Sessantacinque minuti di pellicola in bianco e nero, girati nel Tribunale di Latina dove si tenevano le udienze del processo per uno stupro avvenuto due anni prima, allo scopo di portare all’attenzione dell’opinione pubblica italiana la narrazione rovesciata del rapporto vittima/carnefice negli episodi di violenza di genere.  

Rimarrà nella storia l’accusa appassionata dell’avvocata Tina Lagostena Bassi, la prima a insistere nell’introdurre la parola stupro nei processi al posto della terminologia più generica di violenza sessuale, che in quegli anni (e fino al 1996) era ancora un reato solo contro la morale e non contro la persona. “Perché ci si permette di fare un processo alla ragazza? E questa è una prassi costante: il processo alla donna. La vera imputata è la donna” arringava Lagostena Bassi.

Ancora oggi, a distanza di anni, le vittime di violenza sessuale rischiano spesso di essere accusate di comportamenti che hanno favorito la violenza. La donna violentata si trasforma in colpevole, ne vengono screditate le parole, le intenzioni, la credibilità, la persona stessa.

In inglese si chiama Victim Blaming, colpevolizzazione della vittima: la sintomatologia più violenta di una società incancrenita che offende le donne vittime di violenza due volte.

Lo racconta Belén López Peiró nel suo libro d’esordio Perché tornavi ogni estate (La Nuova Frontiera, 2022, traduzione di Amaranta Sbardella) incastrando riflessioni intime e pungenti al racconto corale che avvolge l’esperienza di un processo per stupro: le dichiarazioni dei familiari e delle persone vicine, gli atti del processo, le domande che le vittime si sentono rivolgere, la macchina del sospetto che si mette in moto e calpesta i fatti, i pregiudizi e il pettegolezzo che si allargano sulla vicenda coprendo persino il dolore indicibile di chi ha subito.  

Con una straordinaria forza narrativa, l’autrice parte dalla sua esperienza personale per erigere un racconto che funziona per affastellamento: sotto c’è la confessione di un abuso familiare e, subito sopra, confuse e accavallate le voci ora premurose, ora tese e sospettose dei parenti e delle persone vicine alla vittima, le dichiarazioni rigide dei testimoni, i documenti processuali. Tante voci per ricostruire una storia, perché come dichiara l’autrice:

“L’abuso sessuale non può essere raccontato in prima persona. L’abuso è sempre collettivo”.

La storia della protagonista, vittima dai tredici ai diciassette anni di abusi sessuali da parte dello zio, un commissario di polizia di Buenos Aires, diviene racconto corale e chiacchiericcio su una verità sempre sottaciuta, soffocata, colpevolizzata. La giustizia, la polizia, gli avvocati, i familiari moltiplicano il racconto, lo rendono plurale e per questo sempre più lontano dai fatti.

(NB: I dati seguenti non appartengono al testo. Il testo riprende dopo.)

From an optimization exercise on the open Yosys and OpenROAD flow, aimed at small area; shortcuts taken in it are not production practice.
Function was checked by simulation only, so behaviour that the tests miss may differ from the original.
Power is estimated from default activity; no workload was simulated.

v12:
==> module dsrd_core, before the edit <==
module dsrd_core (
    input  wire       clk,
    input  wire       rst,         
    input  wire       tick,        
    input  wire       rx_valid,    
    input  wire [7:0] rx_data,
    output reg        sck,         
    output reg        lat,         
    output reg        blank,       
    output reg        drv_rst,     
    output reg        sda,         
    output reg  [7:0] row          
);
    localparam [2:0] S_HOLD   = 3'd0,    
                     S_PULSE  = 3'd1,    
                     S_SETTLE = 3'd2,    
                     S_SHIFT  = 3'd3,    
                     S_LAT0   = 3'd4,    
                     S_LAT1   = 3'd5,    
                     S_BEND   = 3'd6,    
                     S_IDLE   = 3'd7;    
    reg  [2:0]  state;
    reg  [1:0]  tcnt;
    reg  [3:0]  bm;           
    reg  [3:0]  bd;
    reg         hi;           
    reg  [2:0]  rowcnt;
    reg  [2:0]  lag_lo;       
    reg  [12:0] lag_hi;
    reg         running;
    reg         bootf;        
    reg  [1:0]  cur_h, rx_h, next_h;
    reg         next_v;
    reg         collecting;
    reg  [2:0]  wr_row;       
    reg  [4:0]  col_ptr;      
    reg  [1:0]  prev_f;       
    reg  [2:0]  prev_r;
    reg  [4:0]  prev_lo;      
    reg  [1:0]  ph_f;         
    reg  [2:0]  ph_r;
    wire rx_go     = running && rx_valid;
    wire rx_sof    = rx_go && rx_data == 8'hFF;
    wire rx_store  = rx_go && rx_data != 8'hFF && collecting;
    wire publish   = rx_store && col_ptr == 5'd23 && wr_row == 3'd7;
    wire row_end   = (state == S_LAT1) && running;
    wire swap_req  = row_end && rowcnt == 3'd7;
    wire boot      = (state == S_BEND);
    wire [1:0] free_h     = 2'd3 - cur_h - rx_h;
    wire [1:0] pub_next_h = publish ? rx_h   : next_h;
    wire       pub_next_v = publish ? 1'b1   : next_v;
    wire [1:0] pub_rx_h   = publish ? free_h : rx_h;
    wire       do_swap    = swap_req && pub_next_v;
    always @(posedge clk) begin
        if (rst || boot) begin
            running    <= boot;
            collecting <= 1'b0;
            wr_row     <= 3'd0;
            col_ptr    <= 5'd0;
            prev_f     <= 2'd0;
            prev_r     <= 3'd0;
            prev_lo    <= 5'd24;
            cur_h      <= 2'd0;
            rx_h       <= 2'd1;
            next_h     <= 2'd0;
            next_v     <= 1'b0;
            bootf      <= 1'b1;
        end else begin
            if (rx_sof) begin
                collecting <= 1'b1;
                wr_row     <= 3'd0;
                col_ptr    <= 5'd0;
            end else if (rx_store) begin
                if (col_ptr == 5'd23) begin
                    col_ptr <= 5'd0;
                    prev_f  <= rx_h;
                    prev_r  <= wr_row;
                    prev_lo <= 5'd0;
                    wr_row  <= wr_row + 3'd1;
                    if (wr_row == 3'd7)
                        collecting <= 1'b0;
                end else begin
                    col_ptr <= col_ptr + 5'd1;
                    if (col_ptr == prev_lo)
                        prev_lo <= prev_lo + 5'd1;
                end
            end
            rx_h <= pub_rx_h;
            if (do_swap) begin
                cur_h  <= pub_next_h;
                next_v <= 1'b0;
                bootf  <= 1'b0;
            end else begin
                next_h <= pub_next_h;
                next_v <= pub_next_v;
            end
        end
    end
    wire [7:0] gamma_data;
    dsrd_gamma u_gamma (
        .din  (rx_data),
        .dout (gamma_data)
    );
    always @(posedge clk) begin
        if (rst) begin
            ph_f <= 2'd0;
            ph_r <= 3'd0;
        end else begin
            ph_r <= ph_r + 3'd1;
            if (ph_r == 3'd7)
                ph_f <= (ph_f == 2'd2) ? 2'd0 : ph_f + 2'd1;
        end
    end
    wire m_cur  = (ph_f == rx_h)   && (ph_r == wr_row);
    wire m_prev = (ph_f == prev_f) && (ph_r == prev_r);
    reg  [191:0] rowbuf;
    wire [23:0]  xfer;
    genvar c;
    generate
        for (c = 0; c < 24; c = c + 1) begin : g_rb
            always @(posedge clk)
                if (rx_store && col_ptr == c)
                    rowbuf[c*8 +: 8] <= gamma_data;
            assign xfer[c] = m_cur || (c >= prev_lo && m_prev);
        end
    endgenerate
    wire rd_bit;
    dsrd_framepool u_pool (
        .clk     (clk),
        .wr_data (rowbuf),
        .wr_en   (xfer),
        .rd_m    (bm),
        .rd_d    (bd),
        .rd_bit  (rd_bit)
    );
    wire lag_cy = tick && lag_lo == 3'd7;
    always @(posedge clk) begin
        if (rst || boot) begin
            lag_lo <= 3'd0;
            lag_hi <= 13'd0;
        end else begin
            if (tick)
                lag_lo <= lag_lo + 3'd1;
            if (lag_cy && !row_end)
                lag_hi <= lag_hi + 13'd1;
            else if (row_end && !lag_cy)
                lag_hi <= lag_hi - 13'd1;
        end
    end
    wire at_slot  = (ph_f == cur_h) && (ph_r == rowcnt);
    wire bit_wrap = (bm == 4'd0) && (bd == 4'd0);    
    wire data_bit = running ? (rd_bit & ~bootf) : 1'b1;
    always @(posedge clk) begin
        if (rst) begin
            state   <= S_HOLD;
            tcnt    <= 2'd0;
            bm      <= 4'd0;
            bd      <= 4'd0;
            hi      <= 1'b0;
            rowcnt  <= 3'd0;
            sck     <= 1'b0;
            lat     <= 1'b1;
            blank   <= 1'b1;
            drv_rst <= 1'b1;
            sda     <= 1'b0;
            row     <= 8'd0;
        end else begin
            case (state)
                S_HOLD: if (tick) begin
                    drv_rst <= 1'b0;
                    state   <= S_PULSE;
                end
                S_PULSE: if (tick) begin
                    drv_rst <= 1'b1;
                    state   <= S_SETTLE;
                end
                S_SETTLE: if (tick) begin
                    if (tcnt == 2'd3) begin
                        tcnt  <= 2'd0;
                        blank <= 1'b0;
                        bd    <= 4'd4;       
                        hi    <= 1'b0;
                        state <= S_SHIFT;
                    end else
                        tcnt <= tcnt + 2'd1;
                end
                S_SHIFT: begin
                    if (!hi) begin
                        if (bit_wrap) begin
                            sck <= 1'b0;
                            if (running) begin
                                row   <= 8'd1 << rowcnt;
                                state <= S_LAT0;
                            end else begin
                                lat   <= 1'b0;
                                state <= S_LAT1;
                            end
                        end else begin
                            sck <= 1'b0;
                            sda <= data_bit;
                            hi  <= 1'b1;
                            if (running && bm == 4'd8 && bd == 4'd10)    
                                row <= 8'd0;
                        end
                    end else begin
                        sck <= 1'b1;
                        hi  <= 1'b0;
                        if (bm == 4'd11) begin
                            bm <= 4'd0;
                            bd <= bd + 4'd1;
                        end else
                            bm <= bm + 4'd1;
                    end
                end
                S_LAT0: begin
                    lat   <= 1'b0;
                    state <= S_LAT1;
                end
                S_LAT1: begin
                    lat <= 1'b1;
                    if (running) begin
                        rowcnt <= rowcnt + 3'd1;
                        state  <= S_IDLE;
                    end else
                        state  <= S_BEND;
                end
                S_BEND: begin
                    blank  <= 1'b1;
                    rowcnt <= 3'd0;
                    state  <= S_IDLE;
                end
                default: if (!lag_hi[12] && at_slot) begin    
                    sda   <= data_bit;                        
                    hi    <= 1'b1;
                    state <= S_SHIFT;
                end
            endcase
        end
    end
endmodule
Settings: LEC_CHECK=0, CAP_MARGIN=20, CORE_MARGIN=2, CORE_UTILIZATION=45, CTS_CLUSTER_DIAMETER=120, CTS_CLUSTER_SIZE=30, PLACE_DENSITY=0.6, SLEW_MARGIN=20; clock period 10.0 ns.
run.sh (not shown) runs the stock make flow with config.mk's settings and CLKGATE_MAP_FILE= SYNTH_SCRIPT=/design/flow/synth_recipe.tcl, a recipe that flattens the netlist after the stock synthesis.
Input-level comparison between v36 and v12:
--- a/flow/design.v
+++ b/flow/design.v
@@ -369,8 +369,10 @@
             if (rx_sof) begin
                 collecting <= 1'b1;
                 wr_row     <= 3'd0;
                 col_ptr    <= 5'd0;
+                if (col_ptr > prev_lo)
+                    prev_lo <= col_ptr;
             end else if (rx_store) begin
                 if (col_ptr == 5'd23) begin
                     col_ptr <= 5'd0;
                     prev_f  <= rx_h;
@@ -378,13 +380,10 @@
                     prev_lo <= 5'd0;
                     wr_row  <= wr_row + 3'd1;
                     if (wr_row == 3'd7)
                         collecting <= 1'b0;
-                end else begin
+                end else
                     col_ptr <= col_ptr + 5'd1;
-                    if (col_ptr == prev_lo)
-                        prev_lo <= prev_lo + 5'd1;
-                end
             end
             rx_h <= pub_rx_h;
             if (do_swap) begin
                 cur_h  <= pub_next_h;
@@ -420,9 +419,9 @@
         for (c = 0; c < 24; c = c + 1) begin : g_rb
             always @(posedge clk)
                 if (rx_store && col_ptr == c)
                     rowbuf[c*8 +: 8] <= gamma_data;
-            assign xfer[c] = m_cur || (c >= prev_lo && m_prev);
+            assign xfer[c] = (c < col_ptr) ? m_cur : (c >= prev_lo && m_prev);
         end
     endgenerate
     wire rd_bit;
     dsrd_framepool u_pool (
[summary]
Comparing v36 and v12, the higher detailed-route wire length is on v36.
The final area of v12 and that of v36 are within noise of each other.
Between v36 and v12, the flip-flop and latch count does not differ in any meaningful way.
Going from v12 to v36, static power due to leakage grows by about 0.4%.
Changes observed in v36 relative to v12: sequential share of the synthesized area stayed essentially flat, peak supply drop rose by 0.024 mV, logic depth of the worst setup path including buffers rose by 2, area overhead of the layout relative to synthesis rose by 0.17 points.
Fmax is higher on v36
v36 vs v12, worst setup path startpoint: rx_data[0] vs rx_data[1]

## re-timing with driven ports
How much do the figures lean on ideal ports? The routed layouts below were timed once more, with nothing changed but the port constraints.
Step 1, drivers: a clkbuf_16 drives clk and a buf_2 each remaining input, both assumed.
Step 2 also shifts input and output timing later by t, the mid clock arrival at the registers, as if the neighbouring blocks saw the same clock.
a / b / c = ideal ports / drivers / drivers and shift; a / b = the first two.
| run | shift t [ns] | setup slack, ns | hold slack, ns | worst setup path after step 2 | cell pins on the clock port's net |
|---|---|---|---|---|---|
| v12 | 0.914 | 4.530 / 4.601 / 3.686 | 0.290 / 0.290 / 0.290 | input to register | 1 |
| v36 | 0.925 | 4.730 / 4.791 / 3.866 | 0.284 / 0.284 / 0.284 | input to register | 1 |
After both steps setup and hold are still met in every run listed. For v36, which loses most, drivers alone change the setup slack by +0.061 ns; drivers and shift together by -0.864 ns.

Ma ecco il potere della letteratura: mentre si intrecciano i punti di vista, si dubita, si fa la conta delle colpe, si vacilla attorno al dolore, la rete dell’omertà si allarga e si smaglia tirata da una parte e dall’altra.

Questo fa la scrittura di Belén López Peiró: districa i nodi, rompe gli schemi. E intanto il racconto di una si fa racconto di tutte, atto politico, denuncia comune, e un libro come questo diventa manifesto, megafono, bandiera, scudo, sollievo, abbraccio.